INFORMATION SHOWN »
This design comes from an exercise in tuning for small area on the open sky130 flow, not from production work. The RTL was checked by simulation tests, not by an equivalence proof against the original design. Power figures rest on the tool's default switching activity, not on a simulated workload.

## flow/run.sh

```bash
#!/bin/bash
# synth_recipe.tcl (not shown) runs the flow's synth.tcl, then flattens the netlist and writes it again
# the make line also repeats each setting of config.mk as NAME=value (left out here)
make -C /OpenROAD-flow-scripts/flow DESIGN_CONFIG=/design/flow/config.mk WORK_HOME=/design/flow/orfs CLKGATE_MAP_FILE= SYNTH_SCRIPT=/design/flow/synth_recipe.tcl finish
```

## flow/config.mk

```make
export PLATFORM = sky130hd
export DESIGN_NAME = hw2core
export DESIGN_NICKNAME = hw2core
export VERILOG_FILES = /design/flow/design.v
export SDC_FILE = /design/flow/constraint.sdc
export NUM_CORES = 4
export LEC_CHECK = 0
export CAP_MARGIN = 20
export CORE_MARGIN = 2
export CORE_UTILIZATION = 40
export SLEW_MARGIN = 20
```

## flow/constraint.sdc

```tcl
create_clock -name core_clock -period 10.0 [get_ports {clk}]
set_input_delay 2.0000 -clock core_clock [delete_from_list [all_inputs] [get_ports {clk}]]
set_output_delay 2.0000 -clock core_clock [all_outputs]
set_load 0.01 [all_outputs]
```

## flow/design.v

```verilog
module hw2core_seed (
    input  wire [4:0]  c,
    output wire [15:0] s,
    output wire [13:0] d
);
    wire [31:0] hot = 32'd1 << c;
    assign s[0] = |(hot & 32'h44004451);
    assign s[1] = |(hot & 32'h10011146);
    assign s[2] = |(hot & 32'h40044518);
    assign s[3] = |(hot & 32'h00111460);
    assign s[4] = |(hot & 32'h00445180);
    assign s[5] = |(hot & 32'h01114600);
    assign s[6] = |(hot & 32'h04451800);
    assign s[7] = |(hot & 32'h11146000);
    assign s[8] = |(hot & 32'h44518000);
    assign s[9] = |(hot & 32'h11460000);
    assign s[10] = |(hot & 32'h45180000);
    assign s[11] = |(hot & 32'h14600000);
    assign s[12] = |(hot & 32'h51800000);
    assign s[13] = |(hot & 32'h46000000);
    assign s[14] = |(hot & 32'h18000000);
    assign s[15] = |(hot & 32'h60000000);
    assign d[0] = |(hot & 32'h4c00ccf3);
    assign d[1] = |(hot & 32'h3803bb68);
    assign d[2] = |(hot & 32'h680e6580);
    assign d[3] = |(hot & 32'h28399600);
    assign d[4] = |(hot & 32'h28e65800);
    assign d[5] = |(hot & 32'h2b996000);
    assign d[6] = |(hot & 32'h26658000);
    assign d[7] = |(hot & 32'h19960000);
    assign d[8] = |(hot & 32'h66580000);
    assign d[9] = |(hot & 32'h19600000);
    assign d[10] = |(hot & 32'h65800000);
    assign d[11] = |(hot & 32'h16000000);
    assign d[12] = |(hot & 32'h58000000);
    assign d[13] = |(hot & 32'h60000000);
endmodule
module hw2core (
    input  wire        clk,
    input  wire        rst,      
    input  wire        start,
    input  wire [2:0]  op,
    input  wire [31:0] a,
    input  wire [31:0] b,
    output wire        busy,
    output wire        done,
    output wire [31:0] r0,
    output wire [31:0] r1
);
    localparam [3:0] S_NORM = 4'd0,    
                     S_MUL  = 4'd1,    
                     S_DIV  = 4'd2,    
                     S_DROP = 4'd3,    
                     S_INTP = 4'd4,    
                     S_SH   = 4'd5,    
                     S_LDY  = 4'd6,    
                     S_N1   = 4'd7,    
                     S_N2   = 4'd8,    
                     S_N3   = 4'd9;    
    reg        busy_q, done_q;
    reg [3:0]  st;
    reg        f;         
    reg        it;        
    reg        bw;        
    reg [5:0]  C;
    reg [31:0] H, L, M;
    reg [15:0] Y;
    assign busy = busy_q;
    assign done = done_q;
    assign r0   = L;
    assign r1   = H;
    wire [15:0] s_rom;
    wire [13:0] d_rom;
    hw2core_seed u_seed (.c(C[4:0]), .s(s_rom), .d(d_rom));
    wire st_mul  = (st == S_MUL);
    wire st_div  = (st == S_DIV);
    wire st_norm = (st == S_NORM);
    wire st_intp = (st == S_INTP);
    wire st_n1   = (st == S_N1);
    wire st_n2   = (st == S_N2);
    wire st_n3   = (st == S_N3);
    wire lmode = st_div | st_norm | st_intp;
    wire c_t  = (C[5:1] == 5'b01000);             
    wire t_i  = c_t ^ L[0] ^ bw;
    wire bw_n = (~c_t & (L[0] | bw)) | (L[0] & bw);
    wire selM = st_mul | st_n2 | st_div;
    wire selY = st_n1 | st_n3 | st_intp;
    wire g    = ((st_mul | st_n1) & L[0])
              | (st_n2 & L[0] & ~C[5])
              | (st_n3 & t_i & ~C[5])
              | (st_intp & L[31])
              | st_div;
    wire [31:0] Bsrc = (selM ? M : 32'd0) | (selY ? {16'd0, Y} : 32'd0);
    wire [31:0] Bg   = g ? Bsrc : 32'd0;
    wire        sin  = st_intp | L[31];
    wire [31:0] Aa   = lmode ? {H[30:0], sin} : H;
    wire [32:0] sum  = {1'b0, Aa} + {1'b0, Bg ^ {32{lmode}}} + {32'd0, lmode};
    wire        take = st_intp | H[31] | sum[32];
    wire [31:0] H_r = sum[32:1];
    wire [31:0] L_r = {sum[0], L[31:1]};
    wire [31:0] H_l = take ? sum[31:0] : Aa;
    wire [31:0] L_l = {L[30:0], take & st_div};
    wire Mz   = (M == 32'd0);
    wire c31  = (C == 6'd31);
    wire c15  = (C == 6'd15);
    wire c47  = (C == 6'd47);
    wire c48  = (C == 6'd48);
    wire nend = L[31] | C[5];
    wire accept = ~busy_q & start & (~op[2] | (op[1:0] == 2'd0));
    always @(posedge clk) begin
        if (rst) begin
            busy_q <= 1'b0;
            done_q <= 1'b0;
        end else if (accept) begin
            busy_q <= 1'b1;
            done_q <= 1'b0;
        end else if (busy_q) begin
            if ((st_mul & c31) | (st_div & c31) | (st_norm & nend & (f | C[5] | c31))
                | (st_n3 & c48 & it)) begin
                busy_q <= 1'b0;
                done_q <= 1'b1;
            end
        end
    end
    always @(posedge clk) begin
        if (~busy_q) begin
            if (accept) begin
                L  <= a;
                H  <= 32'd0;
                M  <= op[2] ? a : b;
                C  <= 6'd0;
                it <= 1'b0;
                f  <= (op == 3'd0) | (op == 3'd2);
                case (op)
                    3'd1, 3'd2: st <= S_MUL;
                    3'd3:       st <= S_DIV;
                    default:    st <= S_NORM;
                endcase
            end
        end else begin
            case (st)
                S_MUL: begin
                    H <= (c31 & f) ? 32'd0 : H_r;
                    L <= L_r;
                    C <= C + 6'd1;
                end
                S_DIV: begin
                    H <= (c31 & Mz) ? 32'd0 : H_l;
                    L <= (c31 & Mz) ? 32'd0 : L_l;
                    C <= C + 6'd1;
                end
                S_NORM: begin
                    if (nend) begin
                        if (f)
                            L <= {26'd0, C};
                        else if (C[5])
                            L <= 32'hFFFF_FFFF;
                        else if (c31)
                            L <= 32'h0001_0000;
                        else
                            st <= S_DROP;
                    end else begin
                        L <= L_l;
                        C <= C + 6'd1;
                    end
                end
                S_DROP: begin
                    L  <= {L[30:0], 1'b0};
                    H  <= {16'd0, s_rom};
                    Y  <= {2'd0, d_rom};
                    C  <= 6'd0;
                    st <= S_INTP;
                end
                S_INTP: begin
                    H <= H_l;
                    L <= L_l;
                    C <= c15 ? 6'd0 : C + 6'd1;
                    if (c15) st <= S_SH;
                end
                S_SH: begin
                    H <= H_r;
                    L <= L_r;
                    C <= c47 ? 6'd0 : C + 6'd1;
                    if (c47) st <= S_LDY;
                end
                S_LDY: begin
                    Y  <= L[15:0];
                    st <= S_N1;
                end
                S_N1: begin
                    H <= H_r;
                    L <= L_r;
                    C <= c31 ? 6'd0 : C + 6'd1;
                    if (c31) st <= S_N2;
                end
                S_N2: begin
                    H  <= H_r;
                    L  <= L_r;
                    bw <= 1'b0;
                    C  <= c47 ? 6'd0 : C + 6'd1;
                    if (c47) st <= S_N3;
                end
                S_N3: begin
                    H  <= H_r;
                    L  <= L_r;
                    bw <= bw_n;
                    C  <= c48 ? 6'd0 : C + 6'd1;
                    if (c48) begin
                        it <= 1'b1;
                        st <= S_LDY;
                    end
                end
                default: ;
            endcase
        end
    end
endmodule
```

==> run notes <==
==> cells in the final DEF, fill, tap and decap left out, types with 9 or more instances in the layout <==
cell type	instances
clkbuf_16	17
clkdlybuf4s50_1	134
o31ai_1	11
a221oi_1	9
xor2_1	29
a41oi_1	31
a21o_1	16
a31oi_1	17
buf_4	21
and2_1	9
nand4_1	11
nand2_1	151
mux2i_1	12
inv_1	22
nor2_1	136
nand2b_1	17
a21oi_1	78
o21ai_0	89
nor3_1	19
ha_1	37
xnor2_1	40
mux2_2	65
a211oi_1	10
o22ai_1	24
edfxtp_1	125
nand3_1	16
nor4_1	10
nor2b_1	11
a22oi_1	20
==> routing by layer <==
layer	vias up	routed length (um)	track usage, %
li1	4735	-	-
met1	4779	16050	36.07
met2	470	16170	39.46
met3	48	2593	3.170
met4	0	728	7.346
met5	-	0	0
==> final timing paths <==
path,startpoint,end,slack (ns),cells after the start
hold reg to reg,done_q,done_q,0.50,2
setup / recovery,C[5],H[11],3.18,20
setup reg to reg,C[5],H[11],3.18,20
hold / removal,done_q,done_q,0.50,2
==> synthesized netlist by cell type (all sizes together), types with 12 or more instances <==
cell type / count
a21oi: 80
edfxtp: 125
o31ai: 13
clkbuf: 67
a41oi: 31
ha: 37
nand2b: 17
nand2: 151
a21o: 16
xor2: 29
nand3: 16
a31oi: 17
o22ai: 24
buf: 17
nor2: 137
o21ai: 91
inv: 22
mux2i: 12
xnor2: 40
a22oi: 20
nor3: 20
mux2: 65
==> sequential cells by signal, indices dropped and copies added, names as in the netlist <==
register  flops
C             6
H            32
L            32
M            32
Y            16
busy_q        1
bw            1
done_q        1
f             1
it            1
st            4
==> where the power goes <==
| group | leakage (nW) | switching (mW) | internal [mW] |
|---|---|---|---|
| registers | 1.21 | 0.0626 | 0.657 |
| logic | 3.08 | 0.539 | 0.382 |
| clock network | 0.259 | 0.276 | 0.326 |
| total | 4.56 | 0.878 | 1.36 |
==> through the flow <==
step | power (mW) | setup WS (ns)
after floorplan | 1.339 | 4.806
after global placement | 1.634 | 3.420
after detailed placement | 1.632 | 3.269
after CTS | 2.235 | 3.236
after global routing | 2.360 | 2.593
final | 2.242 | 3.181
==> cells by family (layout without fill, tap and decap cells) <==
kind of cell / count (synthesis) / in the layout
mux: 78 / 78
simple gates: 406 / 406
fa+ha+maj: 40 / 40
flops: 127 / 127
compound gates: 381 / 381
buf+inv: 106 / 211
xor+xnor: 69 / 69
==> worst max-delay path, delay by kind of cell (launching register included) <==
kind            cells  cell delay, ns
xor+xnor            1            0.10
buf+inv             1            0.22
simple gates        8            2.07
fa+ha+maj           2            0.95
flops               1            0.68
compound gates      8            2.54
==> cell type report <==
class	count	area, um2
clock buffers	18	429.2
clock inverters	14	122.6
fillers	2479	13260
inverters	22	82.58
multi-input cells	974	6345
flip-flops and latches	127	3795
well taps	335	419.2
repair buffers	157	1531
==> reports/qor.yml <==
clock_tree:
  clock_latency_ns: 0.43
  cts_tree: "done"
  postCtsSetupBuffers: 0
  clk_pin_slew_worst_paths_ns: 0.06
  cts_resized: 0
  ctsHtreeMaxLevel: 4
  cts.sinks: 127
  clk_path_buf_depth: 2
  numCtsBuffers: 17
  cts_root_buf: "clkbuf_16"
  holdBufCountCts: 0
routing:
  drc: 0
  vias_per_cell: 6.091
  vias: 10030
  wire_per_inst_um: 21.58
  initialDrtViolationCount: 962
  first_pass_iters: 5
  final_antenna_net_count: 0
  totalWireLength_um: 35550
floorplanning:
  dieHeight_um: 166.3
  die_w_um: 166.3
  start_util_pct: 40.54
  coreArea_um2: 25980
  dieArea_um2: 27650
  io_pins: 136
  rows: 59
synth:
  netlist.top_cell.by_area: "edfxtp_1"
  synth-compound-area-share_pct: 24.08
  synth_nets: 1316
  synth_top_area_share_pct: 35.63
  synth_cells: 1207
  yosys.area_share.simple_pct: 17.00
  yosysSeqAreaShare_pct: 36.01
  synth_area_um2: 10530
  synth_async_sr_flop_share_pct: 0
  synth_area_leaders: "edfxtp_1, mux2_2, nand2_1"
  synth_top_family_by_area: "compound AO/OA/AOI/OAI gates"
  yosysWarnings: 1
  ys_seq_elements: 127
  synth_edf_count: 125
  synth_xor_xnor_area_share_pct: 5.737
  synth_ff_type: "edfxtp_1"
  ys_types: 70
  synth.area.mux_share_pct: 8.303
  synthAdderAreaFrac_pct: 4.870
  synth.avg_cell_area_um2: 8.727
sta:
  fin_setup_tns_ns: 0
  tightest_slew_ns: 1.183
  setup_viol: 0
  fmax_ghz: 0.1466
  rsz0062_at_grt: "false"
  whs_ns: 0.4955
  hold_viol: 0
  slew_headroom_pct: 21.15
  period_needed_ns: 6.820
  period_share_pct: 68.20
  clock_skew_ns: 0.01678
  slew_viol_final: 0
place:
  dpl-instance-area_um2: 12150
  place.port_buffers: 135
  dp_hpwl_um: 25880
  gp_congestion: 0.9376
  dp_cells: 1614
critical_path:
  critPathLaunchType: "flip-flop"
  end_kind: "flip-flop"
  cp.required_ns: 10.18
  path_cells: "nor2_1 > nand3_1 > fa_1 > nand2_1 > o2111ai_1 > o21a_1 > nor2b_1 > buf_4 > nand2_1 > xnor2_1 > ha_1 > a21oi_1 > o2111ai_1 > a221oi_1 > a21oi_1 > o31ai_1 > nand2_1 > nand2_1 > nor2_1 > a221o_1"
  worstPathArrival_ns: 7.00
  crit_type: "reg2reg"
  cp_common_cell: "nand2_1"
  crit_path_max_incr_delay_ns: 0.71
  worstPathMaxFanout: 21
  cp_slowest_cell: "nand2_1"
finish:
  instances_no_fill: 1647
  drive_above_1_share_pct: 10.75
  final_area_um2: 12720
  utilization_pct: 48.97
  syn_to_final_growth_pct: 20.80
  nets: 1408
  insertedDiodeCount: 0
power_and_ir_drop:
  vdd_drop_max_uv: 106.3
  leakagePower_nw: 4.556
  power_density_nw_per_um2: 176.2
run_status:
  run_status: "complete, no violations"
global_route:
  overflow: 0
  track_usage_pct: 25.02
  grt_first_pass_wirelength_um: 55090
  grt_max_degree: 70
  antenna_found_initial: 0
  grt_pass1_vias: 9511
min_path:
  hold_path_class: "reg2reg"
run:
  maxCapViolCount: 0

## afterwards: timing with drivers on the ports
The results above use ideal ports. As a check the final layout listed here was re-extracted and re-timed, cells and wires unchanged.
Step 1, drivers: a clkbuf_16 drives clk and a buf_2 each remaining input, both assumed.
Step 2 adds t to the input delays and takes it off the output delays; t is the mean of the earliest and latest rising clock arrival at the registers after step 1. Input paths then give back, and output paths get back, about the clock's delay inside the block.
a / b / c = ideal / step 1 / step 2; a / b = the first two.
t, ns: 0.474
slack for setup (ns): 3.180 / 3.180 / 3.180
hold WS [ns]: 0.496 / 0.496 / 0.496
latest minus earliest clock arrival (ns): 0.017 / 0.017
After both steps setup and hold are still met in this run. For this run, drivers alone change the setup slack by 0.000 ns; drivers and shift together by 0.000 ns.
This is an optimization exercise on Yosys and OpenROAD, whose aim is small area and a short achievable clock period, not a production implementation.
The RTL was checked by simulation tests, not by an equivalence proof against the original design.
Power figures rest on the tool's default switching activity, not on a simulated workload.

==> flow/design.v (outline; a module is shown in full before it is edited, if it fits) <==
// module dse_debounce: 20 lines
// module dse_square: 250 lines
// module dse_mac: 646 lines
// module dse_var1: 396 lines
// module dse_core: 362 lines
module dse_core (
    input  wire        clk,
    input  wire        rst,             
    input  wire        fine,            
    input  wire        coarse,          
    input  wire        sec,             
    input  wire        btnA_n,          
    input  wire        btnB_n,          
    input  wire        srst,            
    input  wire        bus_evt,         
    input  wire        bus_nack,
    input  wire        bus_data_ready,  
    input  wire        bus_stop,        
    input  wire [7:0]  bus_rdata,
    output wire [1:0]  mode_o,
    output wire        disp_req,
    output wire [4:0]  hours_o,
    output wire [5:0]  minutes_o,
    output wire [5:0]  seconds_o,
    output wire [15:0] avg_temp,
    output wire        avg_valid,
    output wire        sensor_fault,
    output wire [3:0]  sensor_state,
    output wire        cmd_valid,
    output wire [2:0]  cmd_kind,
    output wire [6:0]  cmd_addr,
    output wire [7:0]  cmd_data
);
  // ...
==> flow/run.sh <==
#!/bin/bash
# synth_recipe.tcl (not shown) runs the flow's synth.tcl, then flattens the netlist and writes it again
# the make line also repeats each setting of config.mk as NAME=value (left out here)
make -C /OpenROAD-flow-scripts/flow DESIGN_CONFIG=/design/flow/config.mk WORK_HOME=/design/flow/orfs CLKGATE_MAP_FILE= SYNTH_SCRIPT=/design/flow/synth_recipe.tcl finish
==> flow/config.mk <==
export PLATFORM = sky130hd
export DESIGN_NAME = dse_core
export DESIGN_NICKNAME = dse_core
export VERILOG_FILES = /design/flow/design.v
export SDC_FILE = /design/flow/constraint.sdc
export NUM_CORES = 4
export LEC_CHECK = 0
export CAP_MARGIN = 90
export CORE_MARGIN = 2
export CORE_UTILIZATION = 40
export SLEW_MARGIN = 90
==> flow/constraint.sdc <==
create_clock -name core_clock -period 45.0 [get_ports {clk}]
set_input_delay 9.0000 -clock core_clock [delete_from_list [all_inputs] [get_ports {clk}]]
set_output_delay 9.0000 -clock core_clock [all_outputs]
set_load 0.01 [all_outputs]
Source: an optimization exercise on an open RTL-to-GDS flow (aim: small area, a short achievable clock period and few clock cycles per item). Production flows keep margins and buffers that such runs may drop.
The RTL was checked by simulation tests, not by an equivalence proof against the original design.
Power and IR drop assume default switching activity.

## flow/config.mk

```make
export PLATFORM = sky130hd
export DESIGN_NAME = tbacc
export DESIGN_NICKNAME = tbacc
export VERILOG_FILES = /design/flow/design.v
export SDC_FILE = /design/flow/constraint.sdc
export NUM_CORES = 4
export LEC_CHECK = 0
export CAP_MARGIN = 20
export CORE_MARGIN = 2
export CORE_UTILIZATION = 40
export PLACE_DENSITY = 0.6
export SLEW_MARGIN = 20
export TNS_END_PERCENT = 0
```

## flow/constraint.sdc

```tcl
create_clock -name core_clock -period 12.5 [get_ports {clk}]
set_input_delay 2.5000 -clock core_clock [delete_from_list [all_inputs] [get_ports {clk}]]
set_output_delay 2.5000 -clock core_clock [all_outputs]
set_load 0.01 [all_outputs]
```
From an optimization exercise on the open Yosys and OpenROAD flow, aimed at small area, a short achievable clock period and few clock cycles per item; shortcuts taken in it are not production practice.
In this exercise RTL edits were held to simulation tests only and were not proved equivalent to the original.
No activity file was given, so power comes from the tool's default toggle rates.

lane 1:
Design nco_phase_step, start of the top module:
module nco_phase_step (
    input  wire        clk,
    input  wire        rst,         
    input  wire        in_valid,
    output wire        in_ready,
    input  wire [63:0] phase_in,
    input  wire [63:0] inc_in,
    output wire        out_valid,
    output reg  [63:0] phase_out,
    output reg  [31:0] p_out
);
Size: roughly 5200 cells after synthesis, roughly 580 flip-flops, roughly 41000 µm² of cells after synthesis.
clock: 25.0 ns
lec_check: 0
cap_margin: 20
core_margin: 2
core_utilization: 60
slew_margin: 20
standard.sh (not shown) runs the stock make flow with config.mk's settings and CLKGATE_MAP_FILE= SYNTH_SCRIPT=/design/flow/synth_recipe.tcl, a recipe that flattens the netlist after the stock synthesis.
==> flow/flow/run.sh <==
#!/bin/bash
# The standard layout with two changes: buf_4 cells as the port buffers
# in place of the cell the resizer picks by default, and the resizer's
# setup repair asked to keep 19 ns of slack, which it would otherwise not
# try for at this clock period. The make output goes to standard.log; each
# ORFS step keeps its own log under orfs/logs/.
set -euo pipefail
bash standard.sh "BUFFER_PORTS_ARGS=-buffer_cell sky130_fd_sc_hd__buf_4" \
    SETUP_SLACK_MARGIN=19 finish > standard.log 2>&1
Testbench counts of lane 1, summed over its fixed seeds: cycles 3,248, items 3,200.
## Diff of input files: lane 2 against lane 1
==> flow/run.sh (new file) <==
#!/bin/bash
# synth_recipe.tcl (not shown) runs the flow's synth.tcl, then flattens the netlist and writes it again
# the make line also repeats each setting of config.mk as NAME=value (left out here)
make -C /OpenROAD-flow-scripts/flow DESIGN_CONFIG=/design/flow/config.mk WORK_HOME=/design/flow/orfs CLKGATE_MAP_FILE= SYNTH_SCRIPT=/design/flow/synth_recipe.tcl finish
removed: flow/flow/run.sh
removed: flow/standard.sh
- The buffers inserted during post-CTS setup optimization reported for lane 2 is smaller than that of lane 1 by 2.
- Compared to lane 1, lane 2 has critical path depth 15 higher.
- Total power: lane 2 lower than lane 1
- On full die area, lane 2 tracks lane 1 almost exactly.
- Diff lane 1 -> lane 2 | buffer count excluding the clock tree in the final layout | decrease of about 4.5%
- Reported for lane 2 and lane 1, sequential share of the synthesized area turned out identical to the last digit.
- On final weighted congestion in routability-driven placement, the lower figure sits with lane 2, not lane 1.
- Lane 2 vs. lane 1: count of clock-buffer cells in the layout went up by 3.
- From lane 1 to lane 2, unique cell type count in the Yosys netlist did not move at all.
- The run showing the smaller path depth of the worst reg2reg path is lane 2.
- Final critical-path share of the clock period on lane 2 is up relative to lane 1.
Edits applied to the flow inputs when going from lane 2 to lane 3:
==> flow/flow/run.sh (new file) <==
#!/bin/bash
# The standard layout with two changes: buf_4 cells as the port buffers
# in place of the cell the resizer picks by default, and the resizer's
# setup repair asked to keep 19 ns of slack, which it would otherwise not
# try for at this clock period. The make output goes to standard.log; each
# ORFS step keeps its own log under orfs/logs/.
set -euo pipefail
bash standard.sh "BUFFER_PORTS_ARGS=-buffer_cell sky130_fd_sc_hd__buf_4" \
    SETUP_SLACK_MARGIN=19 finish > standard.log 2>&1
==> flow/standard.sh (new file) <==
#!/bin/bash
# synth_recipe.tcl (not shown) runs the flow's synth.tcl, then flattens the netlist and writes it again
# the make line also repeats each setting of config.mk as NAME=value (left out here)
make -C /OpenROAD-flow-scripts/flow DESIGN_CONFIG=/design/flow/config.mk WORK_HOME=/design/flow/orfs CLKGATE_MAP_FILE= SYNTH_SCRIPT=/design/flow/synth_recipe.tcl "${@:-finish}"
-- flow/config.mk --
<<< lane 2, line 6
export NUM_CORES = 4
export LEC_CHECK = 0
export CAP_MARGIN = 20
export CORE_MARGIN = 2
>>> lane 3, line 6
export NUM_CORES = 4
export LEC_CHECK = 0
export ABC_AREA = 1
export CAP_MARGIN = 20
export CORE_MARGIN = 2
removed: flow/run.sh
- Lane 3: done, clean on timing, DRC and antenna
- Compared with lane 2, in lane 3 total instance count after detailed placement went up about 37%; sequential share of layout area has decreased; clock skew rose by 0.011 ns.
Inputs modified between lane 3 and lane 4:
==> flow/flow/run.sh <==
#!/bin/bash
# The standard layout with two changes: buf_2 cells as the port buffers
# in place of the cell the resizer picks by default, and the resizer's
# setup repair asked to keep 19 ns of slack, which it would otherwise not
# try for at this clock period. The make output goes to standard.log; each
# ORFS step keeps its own log under orfs/logs/.
set -euo pipefail
bash standard.sh "BUFFER_PORTS_ARGS=-buffer_cell sky130_fd_sc_hd__buf_2" \
    SETUP_SLACK_MARGIN=19 finish > standard.log 2>&1
-- flow/config.mk --
<<< lane 3, line 6
export NUM_CORES = 4
export LEC_CHECK = 0
export ABC_AREA = 1
export CAP_MARGIN = 20
export CORE_MARGIN = 2
>>> lane 4, line 6
export NUM_CORES = 4
export LEC_CHECK = 0
export CAP_MARGIN = 20
export CORE_MARGIN = 2
Notes after the runs:
Lane 4: sequential share of layout area 1.8 points above lane 3
Delta (lane 4 minus lane 3): estimated wirelength of the detail-placed design shrank by 18%, cell area after synthesis decreased by about 7.5% relative to the old numbers.

[port drivers added, routing unchanged]
In the flow no input, the clock included, has a driving cell. The finished layouts below were timed again as built, in two steps. Step 1 assumes that a clkbuf_16 drives the clock port and a buf_2 every other input. Step 2 adds t to the input delays and takes it off the output delays; t is the mean of the earliest and latest rising clock arrival at the registers after step 1. Input paths then give back, and output paths get back, about the clock's delay inside the block. Slacks: ideal ports / drivers / drivers and shift; pairs: ideal ports / drivers.
| run | t, ns | setup slack, ns | clock arrival spread, ns |
|---|---|---|---|
| lane 1 | 0.732 | 18.840 / 18.771 / 18.816 | 0.017 / 0.017 |
| lane 2 | 0.731 | 18.349 / 18.315 / 18.294 | 0.030 / 0.030 |
| lane 3 | 0.722 | 18.844 / 18.773 / 18.573 | 0.041 / 0.041 |
| lane 4 | 0.712 | 18.847 / 18.776 / 18.805 | 0.021 / 0.021 |
After both steps every run listed still meets setup and hold. For lane 3, which loses most, drivers alone change the setup slack by -0.071 ns; drivers and shift together by -0.271 ns.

BRIEF » Please output exactly the lines between the one holding "<<< lane 2, line 6" and the one holding "- Lane 3: done, clean" in the records above, inclusive, and nothing more.

ANSWER SECTION »
<<< lane 2, line 6
export NUM_CORES = 4
export LEC_CHECK = 0
export CAP_MARGIN = 20
export CORE_MARGIN = 2
>>> lane 3, line 6
export NUM_CORES = 4
export LEC_CHECK = 0
export ABC_AREA = 1
export CAP_MARGIN = 20
export CORE_MARGIN = 2
removed: flow/run.sh
- Lane 3: done, clean on timing, DRC and antenna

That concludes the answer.